This is an excerpt from Low Back Disorders 3rd Edition With Web Resource by Stuart McGill.
Formal Assessment of Posture
A formal assessment of posture includes an assessment of sitting, standing, and lying. Pain is present because the back is currently a weak link. Functional tests help to sort out why the back is a weak link and help indicate what is required to bolster the deficit. Some tests are posturally based, whereas others assess control of motion.The following postural tests are very helpful. Recall that screening need not involve manipulation or special positions. Some of the most useful "tests" are simply intelligent observation.
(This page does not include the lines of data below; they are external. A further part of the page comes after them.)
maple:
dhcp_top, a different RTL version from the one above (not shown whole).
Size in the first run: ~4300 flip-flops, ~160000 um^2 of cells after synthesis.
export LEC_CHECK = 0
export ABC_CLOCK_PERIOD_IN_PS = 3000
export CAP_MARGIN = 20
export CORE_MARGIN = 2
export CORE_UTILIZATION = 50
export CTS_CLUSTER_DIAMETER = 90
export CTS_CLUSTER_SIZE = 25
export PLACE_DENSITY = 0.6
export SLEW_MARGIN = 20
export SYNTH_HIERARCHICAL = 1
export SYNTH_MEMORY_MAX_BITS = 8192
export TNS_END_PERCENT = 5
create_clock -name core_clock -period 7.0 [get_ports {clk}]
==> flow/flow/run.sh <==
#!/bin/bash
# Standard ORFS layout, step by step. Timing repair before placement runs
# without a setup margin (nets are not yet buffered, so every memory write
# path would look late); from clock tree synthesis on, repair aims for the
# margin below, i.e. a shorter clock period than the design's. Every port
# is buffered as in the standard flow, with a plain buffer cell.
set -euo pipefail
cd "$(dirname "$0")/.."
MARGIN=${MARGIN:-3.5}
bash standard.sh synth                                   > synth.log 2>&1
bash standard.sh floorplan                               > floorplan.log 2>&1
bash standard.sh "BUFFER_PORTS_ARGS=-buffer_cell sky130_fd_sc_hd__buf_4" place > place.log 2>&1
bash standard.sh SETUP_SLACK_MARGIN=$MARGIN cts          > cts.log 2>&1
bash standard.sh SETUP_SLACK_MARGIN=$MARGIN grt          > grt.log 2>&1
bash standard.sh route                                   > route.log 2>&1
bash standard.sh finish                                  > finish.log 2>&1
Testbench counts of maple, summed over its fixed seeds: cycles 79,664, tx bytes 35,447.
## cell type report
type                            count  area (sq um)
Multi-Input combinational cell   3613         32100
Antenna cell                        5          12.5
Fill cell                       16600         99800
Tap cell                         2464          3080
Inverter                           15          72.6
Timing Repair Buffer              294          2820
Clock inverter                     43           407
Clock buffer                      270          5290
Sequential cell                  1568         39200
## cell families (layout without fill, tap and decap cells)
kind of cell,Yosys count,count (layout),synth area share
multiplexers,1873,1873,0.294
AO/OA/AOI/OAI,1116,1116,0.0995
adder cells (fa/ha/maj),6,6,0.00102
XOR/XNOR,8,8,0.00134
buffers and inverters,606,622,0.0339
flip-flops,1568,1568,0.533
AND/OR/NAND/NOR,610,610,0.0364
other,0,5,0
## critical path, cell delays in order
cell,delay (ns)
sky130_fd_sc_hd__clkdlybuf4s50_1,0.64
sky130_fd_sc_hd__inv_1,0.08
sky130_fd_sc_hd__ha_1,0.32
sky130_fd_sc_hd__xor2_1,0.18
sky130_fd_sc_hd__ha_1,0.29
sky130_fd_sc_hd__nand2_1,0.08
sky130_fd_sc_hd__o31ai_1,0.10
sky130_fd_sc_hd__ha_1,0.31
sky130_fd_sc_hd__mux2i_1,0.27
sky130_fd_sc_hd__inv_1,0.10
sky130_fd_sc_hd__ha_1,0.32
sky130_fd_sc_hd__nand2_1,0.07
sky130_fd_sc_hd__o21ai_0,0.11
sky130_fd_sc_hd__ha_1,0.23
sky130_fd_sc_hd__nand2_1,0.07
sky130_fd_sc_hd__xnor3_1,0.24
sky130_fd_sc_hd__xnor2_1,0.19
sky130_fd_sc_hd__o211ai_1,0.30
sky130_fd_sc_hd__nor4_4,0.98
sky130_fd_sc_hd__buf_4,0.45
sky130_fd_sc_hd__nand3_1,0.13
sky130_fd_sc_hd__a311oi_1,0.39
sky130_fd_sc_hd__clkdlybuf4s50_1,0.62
Remarkably, patients with troubled backs often sit in a way that causes more back troubles. For example, patients who show flexion intolerance during provocative tests often have a typical sitting posture that involves a lot of spine flexion. In a similar way, those who show extension intolerance often sit with the spine locked into extension. The sitting posture is the first clue in hypothesis formation because this is often the posture that is first observed in the waiting area. Sitting in the waiting room in a flexed posture often suggests flexion intolerance.
Photos from Stuart McGill
After noting the sitting posture, observe how the patient shifts from a slouched sitting posture to an upright one. Did she lift the rib cage, stressing the thoracolumbar junction ( a and b). Or did she flex the hips, rolling the pelvis forward to align the spine (c). Our recent work has shown that the best choice for most patients is to use a combination of the two (Castanhero et al., 2014) to minimize stress and avoid pain.
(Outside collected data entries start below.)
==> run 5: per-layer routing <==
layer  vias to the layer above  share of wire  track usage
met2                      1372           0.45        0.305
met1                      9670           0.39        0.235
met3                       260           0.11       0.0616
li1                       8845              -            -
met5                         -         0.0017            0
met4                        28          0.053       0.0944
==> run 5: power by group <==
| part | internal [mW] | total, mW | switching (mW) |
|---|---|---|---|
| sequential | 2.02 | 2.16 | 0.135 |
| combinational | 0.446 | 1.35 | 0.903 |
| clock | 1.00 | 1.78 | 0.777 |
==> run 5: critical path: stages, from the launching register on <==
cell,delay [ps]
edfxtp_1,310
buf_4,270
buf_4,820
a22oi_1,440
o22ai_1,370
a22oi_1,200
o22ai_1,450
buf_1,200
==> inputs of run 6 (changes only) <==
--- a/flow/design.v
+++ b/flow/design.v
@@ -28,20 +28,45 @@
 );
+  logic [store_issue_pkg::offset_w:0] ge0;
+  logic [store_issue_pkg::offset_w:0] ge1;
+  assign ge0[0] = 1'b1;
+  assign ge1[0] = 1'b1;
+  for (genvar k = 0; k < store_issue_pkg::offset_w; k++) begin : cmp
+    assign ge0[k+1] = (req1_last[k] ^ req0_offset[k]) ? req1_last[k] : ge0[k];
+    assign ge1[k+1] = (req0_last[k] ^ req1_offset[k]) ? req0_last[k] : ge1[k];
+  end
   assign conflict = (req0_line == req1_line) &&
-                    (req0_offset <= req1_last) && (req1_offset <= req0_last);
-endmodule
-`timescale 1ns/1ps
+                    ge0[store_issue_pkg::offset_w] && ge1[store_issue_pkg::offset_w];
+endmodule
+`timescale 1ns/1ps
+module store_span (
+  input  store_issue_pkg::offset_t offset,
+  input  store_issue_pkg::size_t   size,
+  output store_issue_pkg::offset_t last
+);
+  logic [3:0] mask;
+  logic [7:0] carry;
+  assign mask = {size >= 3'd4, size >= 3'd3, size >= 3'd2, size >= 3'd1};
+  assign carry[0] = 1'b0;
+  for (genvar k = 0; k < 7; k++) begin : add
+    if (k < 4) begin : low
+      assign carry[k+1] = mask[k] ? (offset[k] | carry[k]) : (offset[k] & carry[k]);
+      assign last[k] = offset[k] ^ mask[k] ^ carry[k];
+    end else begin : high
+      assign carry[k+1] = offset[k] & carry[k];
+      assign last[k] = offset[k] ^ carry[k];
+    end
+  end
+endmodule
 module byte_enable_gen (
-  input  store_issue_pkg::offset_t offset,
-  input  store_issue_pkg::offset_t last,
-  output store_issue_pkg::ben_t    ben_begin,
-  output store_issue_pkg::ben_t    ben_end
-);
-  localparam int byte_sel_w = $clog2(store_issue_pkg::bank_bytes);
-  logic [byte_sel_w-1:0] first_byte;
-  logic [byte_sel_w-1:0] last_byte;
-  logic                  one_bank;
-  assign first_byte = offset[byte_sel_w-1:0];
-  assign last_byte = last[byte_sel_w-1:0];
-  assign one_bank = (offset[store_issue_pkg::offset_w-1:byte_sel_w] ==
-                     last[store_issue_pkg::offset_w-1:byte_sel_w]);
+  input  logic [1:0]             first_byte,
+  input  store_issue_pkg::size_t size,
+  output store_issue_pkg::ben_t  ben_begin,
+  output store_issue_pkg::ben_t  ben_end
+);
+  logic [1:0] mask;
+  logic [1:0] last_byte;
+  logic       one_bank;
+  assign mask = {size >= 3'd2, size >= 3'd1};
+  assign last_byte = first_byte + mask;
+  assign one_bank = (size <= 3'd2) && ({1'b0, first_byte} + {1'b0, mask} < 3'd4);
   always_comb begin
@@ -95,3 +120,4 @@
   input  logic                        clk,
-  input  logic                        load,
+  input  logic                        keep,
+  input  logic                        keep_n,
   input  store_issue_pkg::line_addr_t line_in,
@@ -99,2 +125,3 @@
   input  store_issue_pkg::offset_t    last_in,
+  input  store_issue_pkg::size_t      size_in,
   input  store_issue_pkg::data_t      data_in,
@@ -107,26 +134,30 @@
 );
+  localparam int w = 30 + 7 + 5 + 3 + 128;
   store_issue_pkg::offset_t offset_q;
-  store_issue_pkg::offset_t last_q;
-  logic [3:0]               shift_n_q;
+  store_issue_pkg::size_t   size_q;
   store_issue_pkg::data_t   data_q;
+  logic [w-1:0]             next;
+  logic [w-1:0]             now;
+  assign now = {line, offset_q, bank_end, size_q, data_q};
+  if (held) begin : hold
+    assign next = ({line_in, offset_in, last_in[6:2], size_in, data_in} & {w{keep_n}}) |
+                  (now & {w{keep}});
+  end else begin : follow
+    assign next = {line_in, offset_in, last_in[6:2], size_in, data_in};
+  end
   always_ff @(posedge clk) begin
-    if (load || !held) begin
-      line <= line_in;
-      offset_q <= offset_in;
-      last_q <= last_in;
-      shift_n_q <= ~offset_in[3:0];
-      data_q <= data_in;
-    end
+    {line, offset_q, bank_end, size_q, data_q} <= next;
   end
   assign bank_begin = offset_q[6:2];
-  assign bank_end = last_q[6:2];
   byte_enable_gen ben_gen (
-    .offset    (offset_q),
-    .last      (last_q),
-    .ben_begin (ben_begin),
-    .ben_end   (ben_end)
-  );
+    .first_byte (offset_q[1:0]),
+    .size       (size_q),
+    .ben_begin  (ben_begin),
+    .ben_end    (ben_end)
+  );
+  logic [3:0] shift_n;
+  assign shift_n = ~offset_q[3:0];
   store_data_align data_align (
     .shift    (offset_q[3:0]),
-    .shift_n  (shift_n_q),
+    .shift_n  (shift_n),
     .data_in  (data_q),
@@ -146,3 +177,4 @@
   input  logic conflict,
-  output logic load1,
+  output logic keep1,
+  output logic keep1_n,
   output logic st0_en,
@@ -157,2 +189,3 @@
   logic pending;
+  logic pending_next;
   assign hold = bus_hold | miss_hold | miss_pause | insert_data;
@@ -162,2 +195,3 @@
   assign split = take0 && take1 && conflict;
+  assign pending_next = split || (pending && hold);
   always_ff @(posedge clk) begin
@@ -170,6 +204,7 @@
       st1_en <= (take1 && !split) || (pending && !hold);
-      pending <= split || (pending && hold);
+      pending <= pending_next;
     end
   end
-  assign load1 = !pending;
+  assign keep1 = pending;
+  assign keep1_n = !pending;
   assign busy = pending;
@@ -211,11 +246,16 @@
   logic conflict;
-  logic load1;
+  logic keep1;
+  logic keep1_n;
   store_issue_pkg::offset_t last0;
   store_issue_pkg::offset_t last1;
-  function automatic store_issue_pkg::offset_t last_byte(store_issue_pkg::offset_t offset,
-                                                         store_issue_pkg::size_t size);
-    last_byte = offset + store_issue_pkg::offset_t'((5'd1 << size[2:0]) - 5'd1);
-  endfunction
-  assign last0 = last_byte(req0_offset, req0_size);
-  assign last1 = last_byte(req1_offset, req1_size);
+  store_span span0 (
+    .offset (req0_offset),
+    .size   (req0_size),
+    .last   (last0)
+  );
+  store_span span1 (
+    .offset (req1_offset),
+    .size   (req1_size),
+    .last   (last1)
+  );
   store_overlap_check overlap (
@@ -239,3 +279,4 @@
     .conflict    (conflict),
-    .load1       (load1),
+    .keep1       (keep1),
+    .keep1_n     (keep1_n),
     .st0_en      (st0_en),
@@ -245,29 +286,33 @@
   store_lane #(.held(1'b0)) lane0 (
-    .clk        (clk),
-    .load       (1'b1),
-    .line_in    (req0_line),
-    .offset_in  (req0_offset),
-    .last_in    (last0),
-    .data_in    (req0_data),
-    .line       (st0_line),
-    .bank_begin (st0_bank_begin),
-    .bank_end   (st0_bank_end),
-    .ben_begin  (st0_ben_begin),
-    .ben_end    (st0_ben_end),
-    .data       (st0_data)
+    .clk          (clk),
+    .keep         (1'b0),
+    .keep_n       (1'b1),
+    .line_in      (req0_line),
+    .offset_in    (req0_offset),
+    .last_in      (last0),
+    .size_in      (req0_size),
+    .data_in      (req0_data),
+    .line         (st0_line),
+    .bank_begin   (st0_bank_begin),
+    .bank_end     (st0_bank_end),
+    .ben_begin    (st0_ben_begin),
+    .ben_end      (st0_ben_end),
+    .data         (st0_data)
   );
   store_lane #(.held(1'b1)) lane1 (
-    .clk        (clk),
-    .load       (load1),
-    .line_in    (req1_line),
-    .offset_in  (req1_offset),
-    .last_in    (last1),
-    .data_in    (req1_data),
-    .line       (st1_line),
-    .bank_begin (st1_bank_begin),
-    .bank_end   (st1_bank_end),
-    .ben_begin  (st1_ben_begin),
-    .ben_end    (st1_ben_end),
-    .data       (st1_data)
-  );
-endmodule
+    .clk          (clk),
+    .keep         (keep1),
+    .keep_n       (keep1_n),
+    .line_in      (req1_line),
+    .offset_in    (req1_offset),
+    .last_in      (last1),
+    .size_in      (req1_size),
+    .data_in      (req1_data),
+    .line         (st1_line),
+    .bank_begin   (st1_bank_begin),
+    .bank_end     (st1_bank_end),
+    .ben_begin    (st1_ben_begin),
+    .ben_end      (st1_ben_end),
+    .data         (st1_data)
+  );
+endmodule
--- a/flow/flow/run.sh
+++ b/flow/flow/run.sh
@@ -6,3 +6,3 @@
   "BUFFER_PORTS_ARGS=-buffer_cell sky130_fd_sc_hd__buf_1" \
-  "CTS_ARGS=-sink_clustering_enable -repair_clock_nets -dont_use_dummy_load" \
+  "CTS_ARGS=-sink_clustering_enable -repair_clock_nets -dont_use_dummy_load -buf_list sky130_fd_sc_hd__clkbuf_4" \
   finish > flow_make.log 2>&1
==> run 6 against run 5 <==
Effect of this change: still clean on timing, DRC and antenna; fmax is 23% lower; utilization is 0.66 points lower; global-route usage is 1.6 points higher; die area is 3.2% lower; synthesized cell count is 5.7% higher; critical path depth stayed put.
Does the patient sit with a neutral spine (a) or a flexed spine (b)? When shifting from a slouch to a more upright posture, is the movement concentrated about the thoracolumbar junction or hips (c)?
All sorts of clues are revealed in the standing posture. Simple palpation of the standing patient's lumbar extensor muscles will reveal whether the patient is chronically crushing the back with extensor contraction. Simple postural corrections such as extending the hip, retracting the shoulders posteriorly, and pulling in the chin can shut these muscles off.
Teach patients to palpate the erectors at the L3 level, and learn where the switch point is between muscle activation and muscle relaxation. They do this by standing upright, head erect and shoulders back, and then leaning forward slightly (a). Then they perfect this strategy to relax the muscle. Teach them that chin poking (b) and shoulder slouching (c) activate the muscles that cause fatigue cramps. Have them try the hitchhiking thumb position as a correction strategy, externally rotating the arms about the shoulders and then letting the shoulders relax into this new position (d).Having patients palpate the lumbar erectors helps them learn self-correcting strategies - are the erectors silent or active (a)? If they are active, show the patient how to shut them off by unloading the spine, which often provides immediate relief of muscular pain. Cues include shifting the head and neck from a chin poke to chin retraction position, adopting a hitchhiking posture with external rotation of the arms and shoulders, and pulling the hips forward (b, c).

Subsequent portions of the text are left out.